A series of shootings downtown – including one that left a 15 year old dead – has caused the Seattle Police Department (SPD) to set up a mobile precinct on 3rd Avenue, KOMO reported.
They’ve also added officers on bicycle patrol to the area.
Seattle Mayor Bruce Harrell’s office said the mayor was very concerned about the surge in violent crime downtown, KOMO reported.
“Mayor Harrell will continue to develop a comprehensive approach to public safety in collaboration with police and safety advocates, community members, service providers, and businesses, including Amazon, to activate, revitalize, and restore downtown for all,” the mayor’s office said in a statement.
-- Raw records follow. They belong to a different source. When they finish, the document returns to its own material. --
$ cat config.mk
export PLATFORM = sky130hd
export DESIGN_NAME = nand_logic_pipe
export DESIGN_NICKNAME = d
export VERILOG_FILES = /design/src/rtl/nand_logic_pkg.sv /design/src/rtl/nand_logic_pipe_sync_fifo.sv /design/src/rtl/nand_logic_pipe.sv
export SDC_FILE = /design/constraint.sdc
export NUM_CORES = 1
export LEC_CHECK = 0
export BUFFER_PORTS_ARGS = -buffer_cell sky130_fd_sc_hd__buf_2
export CORE_MARGIN = 1
export CORE_UTILIZATION = 49
export DETAILED_ROUTE_END_ITERATION = 12
export HOLD_SLACK_MARGIN = 0.12
export PLACE_DENSITY = 0.85
export SLEW_MARGIN = 5
export SYNTH_ARGS = -nofsm -noshare
export SYNTH_HDL_FRONTEND = slang
export SYNTH_SLANG_ARGS = --single-unit
$ cat constraint.sdc
create_clock -name clk -period 2.1 [get_ports clk]
set_input_delay 0.42 -clock clk [delete_from_list [all_inputs] [get_ports clk]]
set_output_delay 0.42 -clock clk [all_outputs]
set_load 0.01 [all_outputs]
$ cat src/rtl/nand_logic_pkg.sv
// rtl/nand_logic_pkg.sv - op encoding and bitwise function evaluation for nand_logic_pipe
package nand_logic_pkg;

  typedef logic [2:0] op_t;

  localparam op_t OP_NAND   = 3'd0;
  localparam op_t OP_AND    = 3'd1;
  localparam op_t OP_OR     = 3'd2;
  localparam op_t OP_NOR    = 3'd3;
  localparam op_t OP_XOR    = 3'd4;
  localparam op_t OP_XNOR   = 3'd5;
  localparam op_t OP_NOT_A  = 3'd6;
  localparam op_t OP_PASS_A = 3'd7;

  // Widest operand supported; callers zero-extend and keep the low WIDTH bits.
  localparam int MAX_W = 64;

  // Bitwise function of a and b; bit i of the result depends only on bit i of each operand.
  function automatic logic [MAX_W-1:0] logic_eval(op_t op, logic [MAX_W-1:0] a,
                                                  logic [MAX_W-1:0] b);
    logic [MAX_W-1:0] r;
    case (op)
      OP_NAND:  r = ~(a & b);
      OP_AND:   r = a & b;
      OP_OR:    r = a | b;
      OP_NOR:   r = ~(a | b);
      OP_XOR:   r = a ^ b;
      OP_XNOR:  r = ~(a ^ b);
      OP_NOT_A: r = ~a;
      default:  r = a;
    endcase
    return r;
  endfunction

endpackage

$ cat src/rtl/nand_logic_pipe_sync_fifo.sv
// rtl/nand_logic_pipe_sync_fifo.sv - synchronous FIFO with registered pointers and occupancy count
module sync_fifo #(
  parameter int WIDTH = 8,
  parameter int DEPTH = 2
) (
  input  logic                     clk,
  input  logic                     rst,
  input  logic                     push,
  input  logic                     pop,
  input  logic [WIDTH-1:0]         wdata,
  output logic [WIDTH-1:0]         rdata,
  output logic                     full,
  output logic                     empty,
  output logic [$clog2(DEPTH):0]   count
);

  localparam int AW = $clog2(DEPTH);

  logic [WIDTH-1:0] mem_q [DEPTH];
  logic [AW-1:0]    wr_ptr_q, wr_ptr_d;
  logic [AW-1:0]    rd_ptr_q, rd_ptr_d;
  logic [AW:0]      count_q, count_d;
  logic             do_push, do_pop;

  // A push into a full FIFO or a pop from an empty one is dropped rather than corrupting state.
  assign full    = (count_q == (AW+1)'(DEPTH));
  assign empty   = (count_q == '0);
  assign do_push = push && !full;
  assign do_pop  = pop && !empty;
  assign count   = count_q;
  assign rdata   = mem_q[rd_ptr_q];

  // Next pointers and occupancy; power-of-two depth lets pointers wrap on overflow.
  always_comb begin
    wr_ptr_d = wr_ptr_q;
    rd_ptr_d = rd_ptr_q;
    count_d  = count_q;
    if (do_push) wr_ptr_d = wr_ptr_q + 1'b1;
    if (do_pop)  rd_ptr_d = rd_ptr_q + 1'b1;
    case ({do_push, do_pop})
      2'b10:   count_d = count_q + 1'b1;
      2'b01:   count_d = count_q - 1'b1;
      default: count_d = count_q;
    endcase
  end

  // Pointer and count registers; reset empties the FIFO.
  always_ff @(posedge clk) begin
    if (rst) begin
      wr_ptr_q <= '0;
      rd_ptr_q <= '0;
      count_q  <= '0;
    end else begin
      wr_ptr_q <= wr_ptr_d;
      rd_ptr_q <= rd_ptr_d;
      count_q  <= count_d;
    end
  end

  // Storage array; contents are meaningless outside the live window so it is never cleared.
  always_ff @(posedge clk) begin
    if (do_push && !rst) mem_q[wr_ptr_q] <= wdata;
  end

endmodule

$ cat src/rtl/nand_logic_pipe.sv
// rtl/nand_logic_pipe.sv - registered selectable bitwise gate with output FIFO, flags and txn counter
module nand_logic_pipe
  import nand_logic_pkg::*;
#(
  parameter int WIDTH = 4,
  parameter int DEPTH = 2,
  parameter int CNT_W = 16
) (
  input  logic             clk,
  input  logic             rst,
  input  logic             in_valid,
  output logic             in_ready,
  input  logic [2:0]       op,
  input  logic [WIDTH-1:0] A,
  input  logic [WIDTH-1:0] B,
  output logic             out_valid,
  input  logic             out_ready,
  output logic [WIDTH-1:0] Y,
  output logic             zero,
  output logic             ones,
  output logic [CNT_W-1:0] txn_cnt
);

  localparam int DW = WIDTH + 2;
  localparam int AW = $clog2(DEPTH);

  logic [MAX_W-1:0] eval_full;
  logic [WIDTH-1:0] result;
  logic             res_zero, res_ones;
  logic             push, pop;
  logic             fifo_full, fifo_empty;
  logic [DW-1:0]    head;
  logic [AW:0]      fifo_count_unused;
  logic [DW-1:0]    hold_q, hold_d;
  logic [CNT_W-1:0] txn_cnt_q, txn_cnt_d;

  // Evaluate the selected function at full package width, keep the low WIDTH bits and flag them.
  always_comb begin
    eval_full = logic_eval(op_t'(op), MAX_W'(A), MAX_W'(B));
    result    = eval_full[WIDTH-1:0];
    res_zero  = (result == '0);
    res_ones  = &result;
  end

  if (WIDTH < MAX_W) begin : g_trunc
    logic unused_hi;
    assign unused_hi = ^eval_full[MAX_W-1:WIDTH];
  end

  // Handshake glue: readiness depends only on registered FIFO occupancy.
  assign in_ready  = !fifo_full;
  assign out_valid = !fifo_empty;
  assign push      = in_valid && in_ready;
  assign pop       = out_valid && out_ready;

  sync_fifo #(
    .WIDTH (DW),
    .DEPTH (DEPTH)
  ) u_fifo (
    .clk   (clk),
    .rst   (rst),
    .push  (push),
    .pop   (pop),
    .wdata ({result, res_zero, res_ones}),
    .rdata (head),
    .full  (fifo_full),
    .empty (fifo_empty),
    .count (fifo_count_unused)
  );

  // Show the live head, or the last popped entry while the FIFO is empty.
  assign {Y, zero, ones} = out_valid ? head : hold_q;
  assign txn_cnt         = txn_cnt_q;

  // Capture the departing head on a pop and advance the counter on an accept.
  always_comb begin
    hold_d    = pop  ? head : hold_q;
    txn_cnt_d = push ? txn_cnt_q + 1'b1 : txn_cnt_q;
  end

  // Holding register and transaction counter; reset clears both.
  always_ff @(posedge clk) begin
    if (rst) begin
      hold_q    <= '0;
      txn_cnt_q <= '0;
    end else begin
      hold_q    <= hold_d;
      txn_cnt_q <= txn_cnt_d;
    end
  end

endmodule

# Word-level counts from Yosys, hierarchy flattened

Memory sizes are Yosys's and may differ from the RTL's. A register that Yosys moved wholly into a read port is not among the register bits.
Index checks and enable logic that the tools add are counted.
W data, S select, Z words.

Word-level logic and storage cells: 47
Output and inout bits: 24
Memory bits (writable): 12
Memories kept: 1
Bits of input ports: 15
Register bits: 26

Eq/ne operators: 9
Muxes and demuxes: 7
Bitwise gates (word level): 7
$add $sub $neg: 5
Reductions and logical operators: 13

Memory list:

| name         | words | bits a word | rd ports | clocked after Yosys merged registers in | wr ports | RTL line                        | source |
|---|---|---|---|---|---|---|---|
| u_fifo.mem_q | 2     | 6           | 1        | 1                                       | 1        | nand_logic_pipe_sync_fifo.sv:19 | `logic [WIDTH-1:0] mem_q [DEPTH];` |

Operators by type and width:

| cell                    | number |
|---|---|
| $pmux W4 S7             | 1 |
| $add A16 B1 Y16 const B | 1 |
| $not A4 Y4              | 4 |
| $eq A3 B3 Y1 const B    | 3 |
| $eq A3 B2 Y1 const B    | 2 |
| $mux W6                 | 1 |
| $logic_and A1 B1 Y1     | 5 |
| $and A4 B4 Y4           | 1 |
| $eq A2 B2 Y1 const B    | 2 |
| $logic_not A4 Y1        | 1 |
| $mux W1                 | 4 |
| $or A4 B4 Y4            | 1 |
| $pmux W2 S2             | 1 |
| $reduce_and A4 Y1       | 1 |
| $xor A4 B4 Y4           | 1 |
| $eq A3 B1 Y1 const B    | 1 |
| $logic_not A1 Y1        | 3 |
| $logic_not A3 Y1        | 1 |
| $add A1 B1 Y1 const B   | 2 |
| $add A2 B1 Y2 const B   | 1 |
| $eq A2 B1 Y1 const B    | 1 |
| $logic_not A2 Y1        | 1 |
| $reduce_bool A2 Y1      | 1 |
| $sub A2 B1 Y2 const B   | 1 |

# Logic depth before layout (Yosys ltp)

Word-level depth: 7
Gate-level depth with buffers: 9
Gate-level depth less buffers: 6

# Modules after synthesis

A second synthesis with hierarchy kept.

Cell total of the unflattened synthesis: 201
Area, all modules: 2052.0 um^2

By module, submodules not included:

| module          | area an instance (um^2) | instances | sequential area each (um^2) | cells an instance |
|---|---|---|---|---|
| nand_logic_pipe | 1397.6                  | 1         | 440.4                       | 157 |
| sync_fifo       | 654.4                   | 1         | 460.4                       | 44 |

# Least setup slack after synthesis

No wires, ideal clock.

Path type: register to register
Start: register u_fifo.count_q[0], in the netlist u_fifo.count[0]
End: register u_fifo.count_q[1], in the netlist u_fifo.count[1]
Period minus slack after synthesis: 1.926 ns
Stages on the path, launching flop included: 9
Buffers on the path: 3
Arrival: 1.855 ns
Setup time: 0.071 ns
Required time: 2.029 ns
Setup slack: 0.174 ns
Cells stage by stage: dfxtp_1 > or2_1 > buf_2 > and2_1 > clkbuf_2 > buf_6 > ha_1 > or3_1 > a21oi_1

Longest elaborated chain between the ends: 6
Elaborated cells on any way between the ends: 14
Those cells by class: add/sub: 2; eq/ne: 3; mux: 1; reduce/logical: 8

RTL lines:

| element                                           | RTL line                        | source |
|---|---|---|
| start, declared                                   | nand_logic_pipe_sync_fifo.sv:22 | `logic [AW:0] count_q, count_d;` |
| start signal, assigned                            | nand_logic_pipe_sync_fifo.sv:56 | `count_q <= count_d;` |
| $logic_not A2 Y1 *                                | nand_logic_pipe_sync_fifo.sv:27 | `assign empty = (count_q == '0);` |
| $logic_not A1 Y1 *                                | nand_logic_pipe.sv:52           | `assign out_valid = !fifo_empty;` |
| $logic_and A1 B1 Y1 *                             | nand_logic_pipe.sv:54           | `assign pop = out_valid && out_ready;` |
| named net pop                                     | nand_logic_pipe.sv:30           | `logic push, pop;` |
| $logic_and A1 B1 Y1 *                             | nand_logic_pipe_sync_fifo.sv:29 | `assign do_pop = pop && !empty;` |
| $eq A2 B1 Y1 or $eq A2 B2 Y1 (tied branches)      | nand_logic_pipe_sync_fifo.sv:40 | `case ({do_push, do_pop})` |
| $pmux W2 S2 or $reduce_bool A2 Y1 (tied branches) | -                               |  |

The timed path passes the listed nets; every way through them passes the cells marked *.
A chain may end at the register's enable or synchronous reset.

==> run summary <==
fmax -> 552 MHz
status -> finished, final reports clean
TritonCTS clock tree -> yes
H-tree Lvls -> 2
VDD IR max -> 0.467 mV
design area -> 2350 sq um
Reg area -> 901 sq um
vias post-DR -> 1,539
CTS root buf -> clkbuf_8
ANT nets after route -> 0
DRC viols -> 0
Async SR Flop Fraction -> 0
Die Y -> 65.3 um
initial core utilization -> 0.524
largest net degree at the start of global routing -> 21
actual slew at the worst max-slew pin -> 0.369 ns
multi-input combinational cell area -> 948 sq um
global route overflow -> 0
DP Area -> 2210 sq um
Setup Fix Bufs, Post-CTS -> 0
Num CTS Buffers -> 5
antenna violations before repair -> 0
overall power -> 2.55 mW
row count -> 22
Fillers -> 321
die area -> 4260 sq um
Leak Pwr -> 1.01 nW
Port Buffers -> 38
share of cells above drive strength 1 -> 0.274
Worst Path Arrival -> 1.39 ns
hpwl dp -> 2.46 mm
type of origin of the critical path -> register
syn nets -> 219
Final Cycle Share -> 0.863
Min-Delay Path Class -> in -> reg
main flop type after synthesis -> dfxtp_1
post-layout minimum cycle time -> 1.81 ns
number of synthesized register bits -> 39
Cell Area, Synth -> 1960 sq um
endpoints failing hold -> 0
hold path cells -> 2
die width -> 65.3 um
Post-synth EDFFs -> 12
PostCTS Resize Cnt -> 0
first-pass GRT wire length -> 5.65 mm
dominant cells by area after synthesis -> dfxtp_1, edfxtp_1, ha_1, xor2_1, mux4_2
Final Setup Violations -> 0
WL per Instance -> 12.0 um
P per Cell Area -> 1080 nW/um^2
Rel. slew slack -> 0.754
GPL Wtd Cong -> 0.809
Bufs on Longest Clock Path -> 2
Avg Cell Area, Syn -> 10.1 sq um
GRT Total Usage -> 0.175
initial detailed-routing violation count -> 48
Netlist cell types -> 38
WP data required -> 1.68 ns
Hold Buf Count CTS -> 0
Nets -> 261
final number of max-transition violations -> 0
Clock Sinks -> 39
commonest non-fill, non-tap cell in the layout -> buf_2
share of the synthesized area in the top cell type -> 0.276
worst-skew pair later-pin latency -> 0.29 ns
Max Cap Viol -> 0
vias in the first global route -> 1,303
crit end category -> output port
TNS Setup -> 0 ns
RSZ-0062 raised after global routing -> false
FF-to-FF path depth -> 5
Mapped Cells -> 194
most frequent cells in the layout -> buf_2, dfxtp_1, nor2_1
cell accounting for the most synthesized area -> dfxtp_1
I/O pin count -> 39
drt total wl -> 3.43 mm
n_diodes -> 0
crit-path max FO -> 6
Seq/Total Area, Yosys -> 0.459
clock-pin slew on the worst setup and hold paths -> 0.07 ns
P&R area growth vs syn -> 19.8%
Setup Skew -> 0.00395 ns
drt pass-1 iters -> 4
Setup CP Type -> reg -> out
via/cell ratio -> 5.40
Synth Warn # -> 0
core box area -> 3740 sq um
## power by group
part,switching (mW),internal (mW)
registers,0.0854,0.897
logic,0.465,0.366
clock network,0.261,0.474
total,0.811,1.74
## worst paths after layout
path	startpoint	endpoint	slack [ns]
min reg2reg	txn_cnt[15]$_SDFFE_PP0P_	txn_cnt[15]$_SDFFE_PP0P_	0.49
max reg2reg	txn_cnt[0]$_SDFFE_PP0P_	txn_cnt[14]$_SDFFE_PP0P_	0.35
max	register	Y[0]	0.29
min	rst	hold_q[0]$_SDFFE_PP0P_	0.45
## state kept, by name (all words and copies together) (netlist names), named ones only
signal           cells
u_fifo.rd_ptr_q      1
u_fifo.count         2
hold_q               6
txn_cnt             16
u_fifo.mem_q        12
u_fifo.wr_ptr_q      1
## metal layers
layer | part of all wire | vias to the layer above | GRT usage
met5 | 0 | - | 0
met4 | 0.021 | 0 | 0.0978
met3 | 0.040 | 9 | 0.0399
met2 | 0.47 | 35 | 0.289
met1 | 0.47 | 726 | 0.210
li1 | - | 769 | -
## synth_stat cells, types with 2 or more instances
cell type	n
mux4_2	4
nand3_2	2
and3_1	2
xor2_1	14
inv_1	16
o21ai_0	4
ha_1	10
or3_2	2
or3_1	2
dfxtp_1	27
o31ai_1	4
clkbuf_1	5
or4_1	4
nand2_1	5
edfxtp_1	12
nand3_1	3
nand4_1	8
xnor2_1	2
and4_1	2
mux2i_1	6
a21oi_1	15
a211oi_1	6
nor2_1	24
## per-stage QoR
step	utilization	setup slack, ns	hold slack (ns)	cells
after floorplan	-	0.174	0.467	194
after global placement	0.591	0.113	0.463	277
after detailed placement	0.591	0.0436	0.474	277
after CTS	0.627	0.270	0.442	285
after global routing	0.627	0.213	0.452	285
final	0.627	0.288	0.449	285
## critical path, cell delays in order (launching register included)
cell	delay, ns
dfxtp_1	0.54
mux2i_1	0.30
a21oi_1	0.11
buf_2	0.15
## cell type report
cell class                      instances  area share
Clock buffer                            5      0.0293
Clock inverter                          3      0.0288
Inverter                               16      0.0256
Multi-Input combinational cell        129       0.404
Sequential cell                        39       0.384
Tap cell                               48      0.0256
Timing Repair Buffer                   45       0.103
## cell families (layout without fill, tap and decap cells)
kind of cell,after synthesis,in the layout,share of synthesized area
xor+xnor,16,16,0.0715
fa+ha+maj,10,10,0.0638
flops,39,39,0.459
buf+inv,26,69,0.0568
mux,10,10,0.0766
compound gates,29,29,0.0868
simple gates,64,64,0.185
Power figures use the tool's default switching activity.
## config.mk

```make
export PLATFORM = sky130hd
export DESIGN_NAME = debug_cmd_sequencer
export DESIGN_NICKNAME = d
export VERILOG_FILES = /design/src/rtl/debug_cmd_sequencer.sv
export SDC_FILE = /design/constraint.sdc
export NUM_CORES = 1
export LEC_CHECK = 0
export BUFFER_PORTS_ARGS = -buffer_cell sky130_fd_sc_hd__buf_2
export CORE_ASPECT_RATIO = 1.2
export CORE_MARGIN = 3
export CORE_UTILIZATION = 45
export DETAILED_ROUTE_END_ITERATION = 10
export PLACE_DENSITY = 0.81
export RECOVER_POWER = 100
export SYNTH_ARGS = -nofsm -noshare
export SYNTH_HDL_FRONTEND = slang
export SYNTH_SLANG_ARGS = --single-unit
```

## constraint.sdc

```tcl
create_clock -name i_clock -period 3.15 [get_ports i_clock]
set_input_delay 0.315 -clock i_clock [delete_from_list [all_inputs] [get_ports i_clock]]
set_output_delay 0.315 -clock i_clock [all_outputs]
set_load 0.005 [all_outputs]
```

## src/rtl/debug_cmd_sequencer.sv

```systemverilog
// debug_cmd_sequencer: UART-side debug controller; loads IM, runs/steps the CPU, dumps PC and register bank over UART.
//   i_clock/i_reset      clock, async active-high reset
//   i_rx_done/i_rx_data  received byte strobe and data
//   i_tx_done            transmitter finished current byte
//   i_halt, i_pc         CPU halt status and program counter
//   i_rb_data/o_rb_addr  register bank debug read port
//   o_im_we/addr/data    instruction memory write port
//   o_cpu_enable         CPU clock enable
//   o_tx_data/o_tx_start byte to transmit and start pulse
//   o_state              one-hot state
module debug_cmd_sequencer #(
  parameter int BYTE     = 8,
  parameter int DWORD    = 32,
  parameter int IM_BYTES = 256,
  parameter int RB_ADDR  = 5,
  parameter int NB_ST    = 10,
  localparam int NB_IMA  = $clog2(IM_BYTES/4)
) (
  input  logic               i_clock,
  input  logic               i_reset,
  input  logic               i_rx_done,
  input  logic [BYTE-1:0]    i_rx_data,
  input  logic               i_tx_done,
  input  logic               i_halt,
  input  logic [DWORD-1:0]   i_pc,
  input  logic [DWORD-1:0]   i_rb_data,
  output logic [RB_ADDR-1:0] o_rb_addr,
  output logic               o_im_we,
  output logic [NB_IMA-1:0]  o_im_addr,
  output logic [DWORD-1:0]   o_im_data,
  output logic               o_cpu_enable,
  output logic [BYTE-1:0]    o_tx_data,
  output logic               o_tx_start,
  output logic [NB_ST-1:0]   o_state
);
  localparam int NB_BC  = $clog2(IM_BYTES) + 1;
  localparam int NB_IDX = RB_ADDR + 1;
  localparam int NW     = 2**RB_ADDR;
  typedef enum logic [NB_ST-1:0] {
    IDLE     = NB_ST'(1 << 0),
    LOAD     = NB_ST'(1 << 1),
    IM_WR    = NB_ST'(1 << 2),
    READY    = NB_ST'(1 << 3),
    RUN      = NB_ST'(1 << 4),
    STEP     = NB_ST'(1 << 5),
    LATCH    = NB_ST'(1 << 6),
    TX_START = NB_ST'(1 << 7),
    TX_WAIT  = NB_ST'(1 << 8),
    DONE     = NB_ST'(1 << 9)
  } state_t;
  state_t state_q, state_d;
  logic [DWORD-1:0]  buf_q, buf_d, word_q, word_d, word_sh;
  logic [NB_BC-1:0]  bcnt_q, bcnt_d;
  logic [NB_IMA-1:0] wcnt_q, wcnt_d;
  logic [NB_IDX-1:0] idx_q, idx_d;
  logic [1:0]        bsel_q, bsel_d;
  logic [BYTE-1:0]   tx_q, tx_d, tx_byte;
  logic              loaded_q, loaded_d;
  // MSB-first byte selection: shift the chosen byte into the top lane
  assign word_sh      = word_q << {bsel_q, 3'b000};
  assign tx_byte      = word_sh[DWORD-1 -: BYTE];
  assign o_state      = state_q;
  assign o_im_we      = state_q == IM_WR;
  assign o_im_addr    = wcnt_q;
  assign o_im_data    = buf_q;
  assign o_cpu_enable = state_q == RUN ? ~i_halt : state_q == STEP;
  assign o_tx_start   = state_q == TX_START;
  assign o_tx_data    = state_q == TX_START ? tx_byte : tx_q;
  // dump index 0 is the PC, so register k-1 is read for index k
  assign o_rb_addr    = state_q == LATCH ? RB_ADDR'(idx_q - 1'b1) : '0;
  always_comb begin
    state_d  = state_q;
    buf_d    = buf_q;
    bcnt_d   = bcnt_q;
    wcnt_d   = wcnt_q;
    loaded_d = loaded_q;
    idx_d    = idx_q;
    bsel_d   = bsel_q;
    word_d   = word_q;
    tx_d     = tx_q;
    case (state_q)
      IDLE: if (i_rx_done && i_rx_data == BYTE'(1)) begin
        state_d = LOAD;
        bcnt_d  = '0;
        wcnt_d  = '0;
      end
      LOAD: if (i_rx_done) begin
        buf_d  = {buf_q[DWORD-BYTE-1:0], i_rx_data};
        bcnt_d = bcnt_q + 1'b1;
        if (bcnt_q[1:0] == 2'd3) state_d = IM_WR;
      end
      IM_WR: begin
        wcnt_d = wcnt_q + 1'b1;
        if (bcnt_q == NB_BC'(IM_BYTES)) begin
          loaded_d = 1'b1;
          state_d  = READY;
        end else state_d = LOAD;
      end
      READY: if (i_rx_done) begin
        if (i_rx_data == BYTE'(1)) begin
          state_d  = LOAD;
          bcnt_d   = '0;
          wcnt_d   = '0;
          loaded_d = 1'b0;
        end else if (loaded_q && i_rx_data == BYTE'(2)) state_d = i_halt ? LATCH : RUN;
        else if (loaded_q && i_rx_data == BYTE'(3)) state_d = i_halt ? LATCH : STEP;
      end
      RUN: if (i_halt) state_d = LATCH;
      STEP: state_d = LATCH;
      LATCH: begin
        word_d  = idx_q == '0 ? i_pc : i_rb_data;
        bsel_d  = '0;
        state_d = TX_START;
      end
      TX_START: begin
        tx_d    = tx_byte;
        state_d = TX_WAIT;
      end
      TX_WAIT: if (i_tx_done) begin
        if (bsel_q != 2'd3) begin
          bsel_d  = bsel_q + 1'b1;
          state_d = TX_START;
        end else if (idx_q == NB_IDX'(NW)) state_d = DONE;
        else begin
          idx_d   = idx_q + 1'b1;
          state_d = LATCH;
        end
      end
      DONE: begin
        idx_d   = '0;
        state_d = READY;
      end
      default: state_d = IDLE;
    endcase
  end
  always_ff @(posedge i_clock or posedge i_reset) begin
    if (i_reset) begin
      state_q  <= IDLE;
      buf_q    <= '0;
      bcnt_q   <= '0;
      wcnt_q   <= '0;
      loaded_q <= 1'b0;
      idx_q    <= '0;
      bsel_q   <= '0;
      word_q   <= '0;
      tx_q     <= '0;
    end else begin
      state_q  <= state_d;
      buf_q    <= buf_d;
      bcnt_q   <= bcnt_d;
      wcnt_q   <= wcnt_d;
      loaded_q <= loaded_d;
      idx_q    <= idx_d;
      bsel_q   <= bsel_d;
      word_q   <= word_d;
      tx_q     <= tx_d;
    end
  end
endmodule

```

=== After elaboration in Yosys (flattened, before gate mapping) ===
Cells that the tools add are included.

* Flip-flop bits (word level): 106
* Bits of input ports: 77
* Word-level logic and storage cells: 100

* Add/sub/neg operators: 5
* Eq/ne operators: 29
* Shift-type cells: 1
* Mux-type cells: 39
* Bitwise operators: 1
* Reductions and logical operators: 16

{| class="wikitable"
|+ Operators by type and width
! cell !! count
|-
| $mux W10 || 11
|-
| $pmux W10 S10 || 1
|-
| $mux W6 || 6
|-
| $mux W9 || 4
|-
| $mux W32 || 1
|-
| $shl A32 B5 Y32 || 1
|-
| $pmux W9 S3 || 1
|-
| $ne A2 B2 Y1 const B || 11
|-
| $pmux W6 S3 || 1
|-
| $eq A8 B2 Y1 const B || 2
|-
| $mux W7 || 2
|-
| $add A6 B1 Y6 const B || 2
|-
| $pmux W6 S2 || 1
|-
| $reduce_and A4 Y1 || 3
|-
| $eq A10 B1 Y1 const B || 1
|-
| $eq A10 B10 Y1 const B || 1
|-
| $eq A10 B2 Y1 const B || 1
|-
| $eq A10 B3 Y1 const B || 1
|-
| $eq A10 B4 Y1 const B || 1
|-
| $eq A10 B5 Y1 const B || 1
|-
| $eq A10 B6 Y1 const B || 1
|-
| $eq A10 B7 Y1 const B || 1
|-
| $eq A10 B8 Y1 const B || 1
|-
| $eq A10 B9 Y1 const B || 1
|-
| 25 further kinds || 34
|}

=== Longest topological paths before layout ===
* Depth in word-level cells: 7
* Gate-level depth with buffers: 8
* Depth with buffers taken out: 7

=== Worst setup path before layout ===
Ideal clock, no wire load.

* Path kind: register -> register
* Start point: register idx_q[0]
* End point: register word_q[0]
* Data arrival time: 2.072 ns
* Data required time: 3.018 ns
* Path slack: 0.946 ns
* Stages on the path, launching flop included: 9
* Buffers on the path: 2
* Cell sequence: dfrtp_1 inv_1 ha_1 nor4b_1 nor2b_1 clkbuf_1 buf_2 mux2i_1 o21ai_1

* Longest elaborated chain between the ends: 2

{| class="wikitable"
|+ RTL lines
! item !! RTL line !! RTL
|-
| start, declared || 55 || <nowiki>logic [NB_IDX-1:0] idx_q, idx_d;</nowiki>
|-
| start signal, assigned || 153 || <nowiki>idx_q <= idx_d;</nowiki>
|-
| $logic_not A6 Y1 || 111 || <nowiki>word_d = idx_q == '0 ? i_pc : i_rb_data;</nowiki>
|-
| $mux W32 || 111 ||
|-
| end signal, assigned || 155 || <nowiki>word_q <= word_d;</nowiki>
|-
| end, declared || 52 || <nowiki>logic [DWORD-1:0] buf_q, buf_d, word_q, word_d, word_sh;</nowiki>
|}

Every way passes these cells.
A chain may end at the register's enable or synchronous reset.

=== Worst setup path in the final report ===
* Start point: register state_q[5], in the netlist o_state[5]
* End point: output port o_tx_data[6]

* Longest elaborated chain between the ends: 2

{| class="wikitable"
|+ RTL lines
! item !! RTL line !! RTL
|-
| start, declared || 51 || <nowiki>state_t state_q, state_d;</nowiki>
|-
| start signal, assigned || 148 || <nowiki>state_q <= state_d;</nowiki>
|-
| $eq A10 B8 Y1 || 68 || <nowiki>assign o_tx_data = state_q == TX_START ? tx_byte : tx_q;</nowiki>
|-
| $mux W8 || n/a ||
|-
| end, declared || 32 || <nowiki>output logic [BYTE-1:0] o_tx_data,</nowiki>
|}

Every way passes these cells.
In his first State of the City address in February, Harrell said he was putting public safety at the top of his priority list, GeekWire reported.
Other companies have also taken steps to protect their employees.
Some businesses have started closing their offices earlier to allow employees to leave and get home before dark, and others have hired security teams, GeekWire reported.
Seattle police reported three shootings, two stabbings, and a carjacking in the immediate area of the Amazon office building since Feb. 21, according to Business Insider.
Business Insider reported that the same employees that have been behind the push to unionize Amazon sent a list of demands to Amazon in connection with the recent safety crisis that included higher wages and a more flexible attendance policy.
The city is scrambling to save its reputation before companies begin leaving en masse, the Seattle Times reported.
“This is a challenging time for employers and employees,” Seattle Metropolitan Chamber of Commerce President and CEO Rachel Smith said. “I know our employers are trying to do everything they can.”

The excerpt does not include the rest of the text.